Prix-Fixe Primer
Eating Well in Austin Without Breaking the Bank
By Rachel Feit, Fri., March 2, 2001
Thankfully, many restaurants have formed a solution to the gourmand's dilemma, and offer a prix-fixe (fixed price) menu that involves a preset meal of multiple courses, for a price that is usually less than if each were ordered a la carte. According to 19th-century French wit and gastronomist Jean Anthelme Brillat-Savarin, the prix-fixe meal, a longtime staple of the French dining tradition, appeared when a few clever restaurateurs decided to "wed good living to economy by appealing to men of modest fortune." The fixed price menu is one that changes according to the season, incorporating whatever is available and inexpensive at the market that day, and is carefully calculated to fill the average stomach.
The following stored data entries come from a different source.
==> config.mk <==
export PLATFORM = sky130hd
export DESIGN_NAME = hazard_controller
export DESIGN_NICKNAME = d
export VERILOG_FILES = /design/src/rtl/hazard_controller.sv
export SDC_FILE = /design/constraint.sdc
export NUM_CORES = 1
export LEC_CHECK = 0
export ABC_AREA = 1
export CAP_MARGIN = 15
export CORE_MARGIN = 8
export CORE_UTILIZATION = 45
export DETAILED_ROUTE_END_ITERATION = 16
export HOLD_SLACK_MARGIN = 0.02
export PLACE_DENSITY = 0.95
export SETUP_SLACK_MARGIN = 0.3
export SLEW_MARGIN = 0
export SYNTH_ARGS = -nofsm -noshare
export SYNTH_HDL_FRONTEND = slang
export SYNTH_SLANG_ARGS = --single-unit
==> constraint.sdc <==
create_clock -name clk -period 2.1 [get_ports clk]
set_input_delay 0.315 -clock clk [delete_from_list [all_inputs] [get_ports clk]]
set_output_delay 0.315 -clock clk [all_outputs]
set_load 0.01 [all_outputs]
With the invention of the prix-fixe menu, continues Brillat-Savarin, restaurateurs in France solved an important problem for that country's blossoming bourgeoisie: "how to live well and at the same time live moderately, and even cheaply." In Austin today, a number of the city's better restaurants have discovered the same formula. In addition to their regular menus, they have begun featuring changing fixed price menus. Some are genuine bargains, while others are princely feasts designed to seduce food lovers away from thrift, and away from the regulated moderation proclaimed by experts to define the healthy lifestyle. While not all are economical for every expense account, all of them share a certain economy for their price range. And each in their own way irresistibly proffers tempting combinations of foodstuffs that few of us are able to consume at home.